NovelChick: Yeah, we are comparing ourselves to the most boring show that has spun so far away from it's original direction that not even my cats will watch it anymore. What are you going to do about it?
Amy: You know, if I felt like the show was just this train wreck, if I felt like the actors were sloughing off, if I felt like people were asleep at the wheel, it would've been different.
NovelChick: You know, like it is now.
Amy: But when you see stuff happening, and when scenes and moments happen that you didn't think could happen before, and when you add a kid like Matt Czuchry to the show and all of a sudden it brings in different layers and different stories and different textures, it's like, it doesn't have to end.
NovelChick: It's true. We could have tortured people for ages with this shit. It's a shame we won't be around next season so we can plug in that storyline about the alien pod people found in the attic of The Dragonfly.
Amy: And I'm not saying that next year won't be the last year. It could be, or it could go on. But from a business standpoint, us doing year-to-year deals at this point in our careers did not make any sense. It just didn't make any sense. And, frankly, it's very stressful for me every year not to know, "Do I end it this year? Do I not end it this year? What do I do?" Which has been the way it's been every single freakin' year.
Ausiello: From the fans' POV, you've been with the show for six years, next year could be the final year, you have the chance here to wrap things up in a nice bow, tell this whole story, give everyone closure, the whole thing. When it became clear that the studio wasn't going to budge on the two-year deal, did you ever consider going, "Look, screw it. We're going to stick around for this last year anyway. We're going to make it a great year. We're going to send the show out on a high note."
NovelChick: Fans? Who the hell cares about those losers? It's all about us and how we feel. You know how Luke and Loralei have never said I love you and have this really sterile and horrid physical thing going on? We love that. You should see what Amy said about it in another article.
Amy: Honey, there were many other issues that weren't about the two years. There were many production issues that we simply, physically, could not continue the show without — certain production concessions from the studio. And that, frankly, is a reality, also.
Ausiello: Can you say what any of those were?
Dan: For the six years, we've been working seven days a week, 'cause we knew every aspect of the show. We'd break every story, we'd edit, this last year we directed seven between ourselves, we have written 90-something scripts.

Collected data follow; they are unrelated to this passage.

Source: an optimization exercise on an open RTL-to-GDS flow (aim: small area, a short achievable clock period and few clock cycles per item). Production flows keep margins and buffers that such runs may drop. Only simulation tests tie the RTL to the original design; equivalence was not proved.

== garnet ==
==> flow/design.v (excerpt) <==
module mul_fu (
    input  logic         i_clk,
    input  logic         i_rst,
    input  logic         i_flush,
    input  logic         issue_valid,
    output logic         issue_ready,
    input  logic [1:0]   mul_op,
    input  logic [31:0]  rs1_v,
    input  logic [31:0]  rs2_v,
    input  logic [5:0]   pd_s,
    input  logic [3:0]   rob_num,
    input  logic [31:0]  instr_pc,
    input  logic [271:0] rvfi_in,
    output logic         fu_done,
    output logic [380:0] fu_data,
    input  logic         ack
);
clock: 9.0 ns
lec_check: 0
abc_area: 1
cap_margin: 20
core_margin: 2
core_utilization: 60
slew_margin: 20
synth_hierarchical: 1
standard.sh (not shown) runs the stock make flow with config.mk's settings and CLKGATE_MAP_FILE= SYNTH_SCRIPT=/design/flow/synth_recipe.tcl, a recipe that flattens the netlist after the stock synthesis.
==> flow/flow/run.sh <==
#!/bin/bash
# The standard layout (the standard.sh, standard synthesis included), with
# the port buffers that global placement inserts made plain buf_1 cells instead
# of the delay cell the resizer picks by default. Every port still gets one.
set -euo pipefail
export BUFFER_PORTS_ARGS="-buffer_cell sky130_fd_sc_hd__buf_1"
bash standard.sh > standard_flow.log 2>&1
Testbench counts of garnet, summed over its fixed seeds: cycles 2,056, ops 2,048.
Inputs modified between garnet and sierra:
==> flow/run.sh (new file) <==
#!/bin/bash
# synth_recipe.tcl (not shown) runs the flow's synth.tcl, then flattens the netlist and writes it again
# the make line also repeats each setting of config.mk as NAME=value (left out here)
make -C /OpenROAD-flow-scripts/flow DESIGN_CONFIG=/design/flow/config.mk WORK_HOME=/design/flow/orfs CLKGATE_MAP_FILE= SYNTH_SCRIPT=/design/flow/synth_recipe.tcl finish
removed: flow/flow/run.sh
removed: flow/standard.sh
- sierra did not stop at any stage, and its layout met the timing, design-rule and antenna checks.
- Relative to garnet, transition time at the pin with the least slew margin has decreased by 0.055 ns in sierra.
- Summary of sierra over garnet: worst hold slack went down 0.0088 ns; area of the placeable core barely changed; final instance area increased by about 9% relative to the old numbers; wire length on met1 lost 2700 um.
- When sierra is set beside garnet, its worst setup slack turns out to be 0.25 ns larger.
What xenon does differently from sierra at the input level:
Settings: SETUP_SLACK_MARGIN newly set to 4; CTS_BUF_LIST newly set to sky130_fd_sc_hd__clkbuf_4 sky130_fd_sc_hd__clkbuf_8.
==> flow/flow/run.sh (new file) <==
#!/bin/bash
# The standard layout (the standard.sh, standard synthesis included), with
# the port buffers that global placement inserts made plain buf_1 cells instead
# of the delay cell the resizer picks by default. Every port still gets one.
set -euo pipefail
export BUFFER_PORTS_ARGS="-buffer_cell sky130_fd_sc_hd__buf_1"
bash standard.sh > standard_flow.log 2>&1
==> flow/standard.sh (new file) <==
#!/bin/bash
# synth_recipe.tcl (not shown) runs the flow's synth.tcl, then flattens the netlist and writes it again
# the make line also repeats each setting of config.mk as NAME=value (left out here)
make -C /OpenROAD-flow-scripts/flow DESIGN_CONFIG=/design/flow/config.mk WORK_HOME=/design/flow/orfs CLKGATE_MAP_FILE= SYNTH_SCRIPT=/design/flow/synth_recipe.tcl "${@:-finish}"
removed: flow/run.sh
Findings:
| total track usage | xenon vs sierra | 0.74 points higher |. Compared xenon vs sierra, and number of nets in the finished design is up in xenon. What xenon reported for total placed instance area has to be multiplied by 1.09 to get the figure for sierra. End point of the critical path = u_dp.r_s[102]$_DFFE_PP_: sierra; end point of the critical path = fu_data[95]: xenon. NOTE length of routed met3 wiring sierra->xenon increased slightly. Taking sierra as 1.0, xenon lands at 1.13 on area of combinational cells with multiple inputs. Of the two candidates, sierra has the better cell area and xenon the worse one.

========
job 102:
mul_fu, a different RTL version from the one above (not shown whole).
Size: ~3900 cells after synthesis, roughly 450 flip-flops, ~770 I/O pins, ~40000 µm² of cells after synthesis.
clock: 9.0 ns
lec_check: 0
abc_area: 1
cap_margin: 20
core_margin: 2
core_utilization: 60
cts_buf_list: sky130_fd_sc_hd__clkbuf_4 sky130_fd_sc_hd__clkbuf_8
setup_slack_margin: 3.7
slew_margin: 20
synth_hierarchical: 1
==> flow/flow/run.sh <==
#!/bin/bash
# The standard layout (the standard.sh, standard synthesis included), with
# the port buffers that global placement inserts made plain buf_1 cells instead
# of the delay cell the resizer picks by default. Every port still gets one.
set -euo pipefail
export BUFFER_PORTS_ARGS="-buffer_cell sky130_fd_sc_hd__buf_1"
bash standard.sh > standard_flow.log 2>&1
Job 102 finished end to end and its layout was clean on timing, DRC and antenna.
Testbench counts of job 102, summed over its fixed seeds: cycles 2,056, ops 2,048.
## Diff of input files: job 103 against job 102
Settings: changing SETUP_SLACK_MARGIN from 3.7 to 4.
[summary]
Job 103: PASS, flow complete, no timing, DRC or antenna violations
Job 103 reports its origin of the worst setup path as u_dp.r_s[100]$_DFFE_PP_ while job 102 reports mul_op[1].
Job 103 vs. job 102: post-route clock period utilization shrank by 0.27 points; area taken by flip-flops and latches held steady; number of buffers and inverters on the critical path shrank by 1.
Maximum single-stage delay on the critical path: job 103 and job 102 compared, higher one is job 103

-- what the ideal ports hide --
The flow's constraints put no driver on any port. The routed layouts listed below were extracted and timed again, unchanged, in two steps.
Step 1 sets driving cells, clkbuf_16 on the clock port and buf_2 on the other inputs (assumed; they add their load-dependent delay and slew).
Step 2 times the ports against the registers' clock, not the clock port: input delays grow and output delays shrink by t, the midpoint of the rising clock arrivals with the driver on.
a / b / c = ideal ports / drivers / drivers and shift; a / b = the first two.
| run | shift t [ns] | slack for setup (ns) | slew at the worst register clock pin (ns) |
|---|---|---|---|
| garnet | 0.706 | 2.610 / 2.658 / 1.951 | 0.07 / 0.07 |
| sierra | 0.704 | 2.861 / 2.823 / 2.205 | 0.07 / 0.07 |
| xenon | 0.760 | 3.749 / 3.681 / 3.208 | 0.08 / 0.08 |
| job 102 | 0.758 | 3.714 / 3.684 / 2.970 | 0.07 / 0.07 |
| job 103 | 0.764 | 3.739 / 3.673 / 3.138 | 0.07 / 0.07 |
After both steps every run listed still meets setup and hold. The setup slack of job 102, which loses most, moves by -0.030 ns with the drivers and by -0.744 ns with both steps.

NovelChick: So like twelve scripts a season out of twenty-three. We're exhausted! For heaven's sake, look what John Smoltz makes and he only works like every third day MAYBE and nine months of the year. And he got a five year contract. I'm not writing another word until I get that deal. We also kept forgetting what we said episode to episode but again, screw the fans.
Amy: We also take a pass at all scripts that go out and by the time our season ends, by the time I'm done editing and by the time I'm done with sound mixes and everything like that, it's mid-May. We start back June 1. We work through every holiday... Christmas, Thanksgiving. It's been quite a load.

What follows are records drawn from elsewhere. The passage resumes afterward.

Context: an optimization exercise on an open-source flow, tuned for small area, a short achievable clock period and few clock cycles. The choices shown serve that exercise and are no tape-out recipe.
Function was checked by simulation only, so behaviour that the tests miss may differ from the original.
Power figures rest on the tool's default switching activity, not on a simulated workload.

## flow/design.v (module list and top-level ports; edited modules follow where they fit)
// module dpam_mac: 7877 lines
// module dense_polynomial_add_multiply: 425 lines
module dense_polynomial_add_multiply
 #(
  parameter int MAX_DEGREE = 63
) (
  input  logic                  clk,
  input  logic                  rst,
  input  logic                  cmd_valid,
  output logic                  cmd_ready,
  input  logic [2:0]            cmd_func,
  input  logic [5:0]            cmd_exponent,
  input  logic [31:0]           cmd_coefficient,
  output logic                  result_valid,
  input  logic                  result_ready,
  output logic [5:0]            result_degree_index,
  output logic [31:0]           result_coefficient,
  output logic                  result_is_last,
  output logic [1:0]            result_error_code
);
  // ...
==> flow/run.sh <==
#!/bin/bash
# synth_recipe.tcl (not shown) runs the flow's synth.tcl, then flattens the netlist and writes it again
# the make line also repeats each setting of config.mk as NAME=value (left out here)
make -C /OpenROAD-flow-scripts/flow DESIGN_CONFIG=/design/flow/config.mk WORK_HOME=/design/flow/orfs CLKGATE_MAP_FILE= SYNTH_SCRIPT=/design/flow/synth_recipe.tcl finish
==> flow/config.mk <==
export PLATFORM = sky130hd
export DESIGN_NAME = dense_polynomial_add_multiply
export DESIGN_NICKNAME = dense_polynomial_add_multiply
export VERILOG_FILES = /design/flow/design.v
export SDC_FILE = /design/flow/constraint.sdc
export NUM_CORES = 4
export LEC_CHECK = 0
export CAP_MARGIN = 20
export CORE_MARGIN = 2
export CORE_UTILIZATION = 55
export SETUP_SLACK_MARGIN = 4.6
export SLEW_MARGIN = 20
==> flow/constraint.sdc <==
create_clock -name core_clock -period 8.3 [get_ports {clk}]
set_input_delay 1.6600 -clock core_clock [delete_from_list [all_inputs] [get_ports {clk}]]
set_output_delay 1.6600 -clock core_clock [all_outputs]
set_load 0.01 [all_outputs]
==> Implementation_results.wiki, run 1 <==
{| class="wikitable"
! Metric !! Value
|-
| Result of the run || complete, no violations
|-
| Total I/O pin count || 88
|-
| Largest registers || a_mem (2048), b_mem (2048), o_bd (192)
|-
| Drt via density || 6.702
|-
| TNS Setup || 0 ns
|-
| Maximum number of pins on one net before global-route repair || 145
|-
| Reg-to-reg slack, setup || 4.53 ns
|-
| Post-place setup slack || 2.627 ns
|-
| Mean cell area of the mapped netlist || 16.70 um2
|-
| Antenna Cells || 37
|-
| Mux contribution to synthesized area || 12.58%
|-
| Worst-case clock skew || 0.07752 ns
|-
| Antenna violation net count after detailed routing || 0
|-
| Reg-to-reg endpoint || u_mac.q1_27_15$_DFFE_PN_
|-
| Capture point of the critical path || cmd_ready
|-
| Switch Pwr || 0.01810 W
|-
| Post-synthesis adder-cell area fraction || 8.942%
|-
| CTS Buf Count || 605
|-
| Top power group || sequential cells
|-
| Synthesized netlist cell count || 16050
|-
| # rows || 256
|-
| Multi-input combinational area share || 30.67%
|-
| PnR worst setup slack || 4.328 ns
|-
| Metal1 wirelength || 334700 um
|-
| Number of clock sinks || 5688
|-
| Commonest cells after routing, fill and taps aside || 5367 x edfxtp_1, 1316 x mux4_2, 1160 x inv_1, 1023 x a22oi_1, 1004 x fa_1
|-
| Worst skew pair latency || 1.11 ns
|-
| Path length in cells of the critical path || 5
|-
| Hold Worst Slack || 0.4147 ns
|-
| Worst setup SP type || flip-flop
|-
| Most frequent standard cell in the layout excluding fill and tap cells || edfxtp_1
|-
| Area leader, netlist || edfxtp_1
|-
| Net Sw Frac || 26.44%
|-
| DP Cell Count || 22040
|}
Testbench counts, summed over its fixed seeds: cycles 13,327.
Source: an optimization exercise on an open RTL-to-GDS flow (aim: small area and a short achievable clock period). Production flows keep margins and buffers that such runs may drop. Function was not checked in any run shown here: the RTL went through the layout flow alone.

## design/flow/config.mk

```make
export PLATFORM = sky130hd
export DESIGN_NAME = mode_switch_pipe
export DESIGN_NICKNAME = mode_switch_pipe
export VERILOG_FILES = /design/flow/design.v
export SDC_FILE = /design/flow/constraint.sdc
export NUM_CORES = 4
export LEC_CHECK = 0
export CAP_MARGIN = 20
export CORE_MARGIN = 2
export CORE_UTILIZATION = 65
export CTS_CLUSTER_DIAMETER = 150
export CTS_CLUSTER_SIZE = 20
export SLEW_MARGIN = 20
```

## design/flow/constraint.sdc

```tcl
create_clock -name core_clock -period 25.0 [get_ports {clk}]
set_input_delay 5.0000 -clock core_clock [delete_from_list [all_inputs] [get_ports {clk}]]
set_output_delay 5.0000 -clock core_clock [all_outputs]
set_load 0.01 [all_outputs]
```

Dan: So, having done that for six years, we really wanted to expand our personnel base. We wanted more writers, more bodies in that writers' room, we wanted a director on staff, which I think every other hourlong show has, except ours. Not having that director on staff means Amy and I have to be down on stage supervising other directors, which leads to the seven-days-a-week thing. So we were needing more personnel. And we never got around to convincing people that that was absolutely necessary.
NovelChick: So you see, letting the quality of the show go to hell these last two seasons totally makes our case and put us in a better bargaining position. Well, we thought it would.

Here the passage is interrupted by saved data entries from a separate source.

What follows belongs to an exercise in optimizing a design on an open flow for small area; a production flow would make more cautious choices.
In this exercise RTL edits were held to simulation tests only and were not proved equivalent to the original.
No activity file was given, so power comes from the tool's default toggle rates.

==> inputs of 03-11 <==
==> flow/design.v <==
`default_nettype none
package mips_pkg;
    localparam int data_w     = 32;
    localparam int reg_addr_w = 5;
    localparam logic [reg_addr_w-1:0] ra_reg      = 5'd31;   
    localparam logic [data_w-1:0]     link_offset = 32'd8;   
    localparam logic [data_w-1:0]     nop_instr   = '0;      
    typedef enum logic [5:0] {
        op_special = 6'b000000,
        op_jal     = 6'b000011,
        op_beq     = 6'b000100,
        op_bne     = 6'b000101,
        op_addi    = 6'b001000,
        op_andi    = 6'b001100,
        op_ori     = 6'b001101,
        op_lui     = 6'b001111,
        op_lb      = 6'b100000,
        op_lh      = 6'b100001,
        op_lw      = 6'b100011,
        op_sb      = 6'b101000,
        op_sh      = 6'b101001,
        op_sw      = 6'b101011
    } opcode_e;
    typedef enum logic [5:0] {
        funct_sll  = 6'b000000,
        funct_jr   = 6'b001000,
        funct_add  = 6'b100000,
        funct_sub  = 6'b100010,
        funct_and  = 6'b100100,
        funct_or   = 6'b100101,
        funct_slt  = 6'b101010,
        funct_sltu = 6'b101011
    } funct_e;
    typedef enum logic [1:0] {
        wb_alu     = 2'd0,
        wb_mem     = 2'd1,
        wb_pc_link = 2'd2
    } wb_src_e;
    typedef enum logic [1:0] {
        ld_word = 2'd0,
        ld_byte = 2'd1,
        ld_half = 2'd2,
        ld_none = 2'd3
    } load_kind_e;
endpackage
`default_nettype wire
`timescale 1ns/100ps
`default_nettype none
module m_w_reg (
    input  logic                          clk,
    input  logic                          reset,
    input  logic                          stall,
    input  logic                          flush,
    input  logic [mips_pkg::reg_addr_w-1:0] m_dest,
    input  logic [mips_pkg::data_w-1:0]   m_data,
    output logic [mips_pkg::reg_addr_w-1:0] w_dest,
    output logic [mips_pkg::data_w-1:0]   w_data
);
    always_ff @(posedge clk) begin
        if (reset || flush)   
            w_dest <= '0;
        else if (!stall)
            w_dest <= m_dest;
    end
    always_ff @(posedge clk) begin
        if (!stall)
            w_data <= m_data;
    end
endmodule
`default_nettype wire
`timescale 1ns/100ps
`default_nettype none
module cu_w (
    input  logic [mips_pkg::data_w-1:0]          instr,
    output logic [mips_pkg::reg_addr_w-1:0]       reg_addr,
    output logic                                  sel_mem,
    output logic                                  sel_link
);
    logic [5:0] op;
    logic [5:0] funct;
    logic       r_write;
    logic       rt_write;
    assign op    = instr[31:26];
    assign funct = instr[5:0];
    always_comb begin
        case (funct)
            mips_pkg::funct_add, mips_pkg::funct_sub,
            mips_pkg::funct_and, mips_pkg::funct_or,
            mips_pkg::funct_slt, mips_pkg::funct_sltu,
            mips_pkg::funct_sll:  r_write = (op == mips_pkg::op_special);
            default:              r_write = 1'b0;
        endcase
    end
    always_comb begin
        case (op)
            mips_pkg::op_ori, mips_pkg::op_andi,
            mips_pkg::op_addi, mips_pkg::op_lui,
            mips_pkg::op_lw, mips_pkg::op_lb,
            mips_pkg::op_lh:  rt_write = 1'b1;
            default:          rt_write = 1'b0;
        endcase
    end
    always_comb begin
        if (r_write)
            reg_addr = instr[15:11];
        else if (rt_write)
            reg_addr = instr[20:16];
        else if (op == mips_pkg::op_jal)
            reg_addr = mips_pkg::ra_reg;
        else
            reg_addr = '0;
    end
    assign sel_mem  = op[5];
    assign sel_link = ~op[5] & ~op[3] & op[1] & op[0];
endmodule
`default_nettype wire
`timescale 1ns/100ps
`default_nettype none
module wb_data_select (
    input  logic [mips_pkg::data_w-1:0]   instr,
    input  logic [mips_pkg::data_w-1:0]   pc,
    input  logic [mips_pkg::data_w-1:0]   alu_out,
    input  logic [mips_pkg::data_w-1:0]   dm_out,
    input  logic                          sel_mem,
    input  logic                          sel_link,
    output logic [mips_pkg::data_w-1:0]   wb_data
);
    logic [7:0]                  byte_lane;
    logic [15:0]                 half_lane;
    logic [mips_pkg::data_w-1:0] load_data;
    logic [mips_pkg::data_w-1:0] link;
    assign half_lane = alu_out[1] ? dm_out[31:16] : dm_out[15:0];
    assign byte_lane = alu_out[0] ? half_lane[15:8] : half_lane[7:0];
    always_comb begin
        if (instr[27])
            load_data = dm_out;
        else if (instr[26])
            load_data = {{16{half_lane[15]}}, half_lane};
        else
            load_data = {{24{byte_lane[7]}}, byte_lane};
    end
    assign link[3:0] = {~pc[3], pc[2:0]};
    for (genvar i = 4; i < mips_pkg::data_w; i++) begin : g_link
        assign link[i] = pc[i] ^ (&pc[i-1:3]);
    end
    always_comb begin
        if (sel_mem)
            wb_data = load_data;
        else if (sel_link)
            wb_data = link;
        else
            wb_data = alu_out;
    end
endmodule
`default_nettype wire
`timescale 1ns/100ps
`default_nettype none
module reg_file (
    input  logic                            clk,
    input  logic                            reset,
    input  logic                            wr_en,
    input  logic [mips_pkg::reg_addr_w-1:0] wr_addr,
    input  logic [mips_pkg::data_w-1:0]     wr_data,
    input  logic [mips_pkg::reg_addr_w-1:0] rd_addr_a,
    input  logic [mips_pkg::reg_addr_w-1:0] rd_addr_b,
    output logic [mips_pkg::data_w-1:0]     rd_data_a,
    output logic [mips_pkg::data_w-1:0]     rd_data_b
);
    localparam int depth = 2 ** mips_pkg::reg_addr_w;
    logic [mips_pkg::data_w-1:0] regs [1:depth-1];
    logic [mips_pkg::data_w-1:0] wd;
    assign wd = reset ? '0 : wr_data;
    for (genvar i = 1; i < depth; i++) begin : g_reg
        logic en;
        assign en = reset | (wr_en & (wr_addr == i));
        always_ff @(posedge clk) begin
            if (en)
                regs[i] <= wd;
        end
    end
    logic [mips_pkg::data_w*(depth-1)-1:0] flat;
    for (genvar i = 1; i < depth; i++) begin : g_flat
        assign flat[mips_pkg::data_w*(i-1) +: mips_pkg::data_w] = regs[i];
    end
    read_port u_port_a (.addr(rd_addr_a), .regs(flat), .data(rd_data_a));
    read_port u_port_b (.addr(rd_addr_b), .regs(flat), .data(rd_data_b));
endmodule
`default_nettype wire
`default_nettype none
module read_port (
    input  logic [mips_pkg::reg_addr_w-1:0] addr,
    input  logic [mips_pkg::data_w*31-1:0]  regs,   
    output logic [mips_pkg::data_w-1:0]     data
);
    logic [31:0] sel;
    assign sel = 32'd1 << addr;
    for (genvar b = 0; b < mips_pkg::data_w; b++) begin : g_bit
        logic [10:0] grp_n;   
        for (genvar g = 0; g < 11; g++) begin : g_grp
            if (g < 10) begin : g_three
                aoi3 u_aoi (
                    .s0 (sel[3*g+1]), .d0 (regs[32*(3*g)+b]),
                    .s1 (sel[3*g+2]), .d1 (regs[32*(3*g+1)+b]),
                    .s2 (sel[3*g+3]), .d2 (regs[32*(3*g+2)+b]),
                    .y  (grp_n[g])
                );
            end else begin : g_one
                assign grp_n[g] = ~(sel[31] & regs[32*30+b]);
            end
        end
        assign data[b] = ~&grp_n;
    end
endmodule
module aoi3 (
    input  logic s0, d0, s1, d1, s2, d2,
    output logic y
);
    assign y = ~((s0 & d0) | (s1 & d1) | (s2 & d2));
endmodule
`default_nettype wire
`timescale 1ns/100ps
`default_nettype none
module wb_top (
    input  logic                            clk,
    input  logic                            reset,
    input  logic                            stall,
    input  logic                            flush,
    input  logic [mips_pkg::data_w-1:0]     m_instr,
    input  logic [mips_pkg::data_w-1:0]     m_pc,
    input  logic [mips_pkg::data_w-1:0]     m_alu_out,
    input  logic [mips_pkg::data_w-1:0]     m_dm_out,
    input  logic [mips_pkg::reg_addr_w-1:0] rs_addr,
    input  logic [mips_pkg::reg_addr_w-1:0] rt_addr,
    output logic [mips_pkg::data_w-1:0]     rs_data,
    output logic [mips_pkg::data_w-1:0]     rt_data,
    output logic [mips_pkg::reg_addr_w-1:0] w_fwd_addr,
    output logic [mips_pkg::data_w-1:0]     w_fwd_data
);
    logic [mips_pkg::reg_addr_w-1:0] m_dest;
    logic [mips_pkg::data_w-1:0]     m_data;
    logic                            sel_mem;
    logic                            sel_link;
    cu_w u_cu_w (
        .instr    (m_instr),
        .reg_addr (m_dest),
        .sel_mem  (sel_mem),
        .sel_link (sel_link)
    );
    wb_data_select u_wb_data_select (
        .instr    (m_instr),
        .pc       (m_pc),
        .alu_out  (m_alu_out),
        .dm_out   (m_dm_out),
        .sel_mem  (sel_mem),
        .sel_link (sel_link),
        .wb_data  (m_data)
    );
    m_w_reg u_m_w_reg (
        .clk    (clk),
        .reset  (reset),
        .stall  (stall),
        .flush  (flush),
        .m_dest (m_dest),
        .m_data (m_data),
        .w_dest (w_fwd_addr),
        .w_data (w_fwd_data)
    );
    reg_file u_reg_file (
        .clk       (clk),
        .reset     (reset),
        .wr_en     (~stall & ~flush),
        .wr_addr   (m_dest),
        .wr_data   (m_data),
        .rd_addr_a (rs_addr),
        .rd_addr_b (rt_addr),
        .rd_data_a (rs_data),
        .rd_data_b (rt_data)
    );
endmodule
`default_nettype wire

Amy: And part of the reason we went to the studio so early in the game is because we wanted to be able to go out and find writers then. And find a director-producer then. So that everything would be in place the following year. Because at this point in time, shows are being picked up, people are putting their schedules together, the marketplace is thin. Great people are being snapped up. And we went to the studio and said, "Look, give us a chance to get everything in place now. Let's have everyone sign up for next year. Let's start working on next year this year." I think it's a couple of things. Businesswise, we spoiled them, because why spend money on other writers when you don't have to? [Laughs] There's a little bit of that. And I also think that everybody thinks that everybody's playing poker, and who's going to blink first? And we were like, very honestly, like, in an Andy Hardy movie going, "No, seriously, we really want to put on a show in the barn if you just listen to us, mister!" And it just never got to that point. And it wasn't until things really came to a head that suddenly people realized, "The insane people are actually serious about this."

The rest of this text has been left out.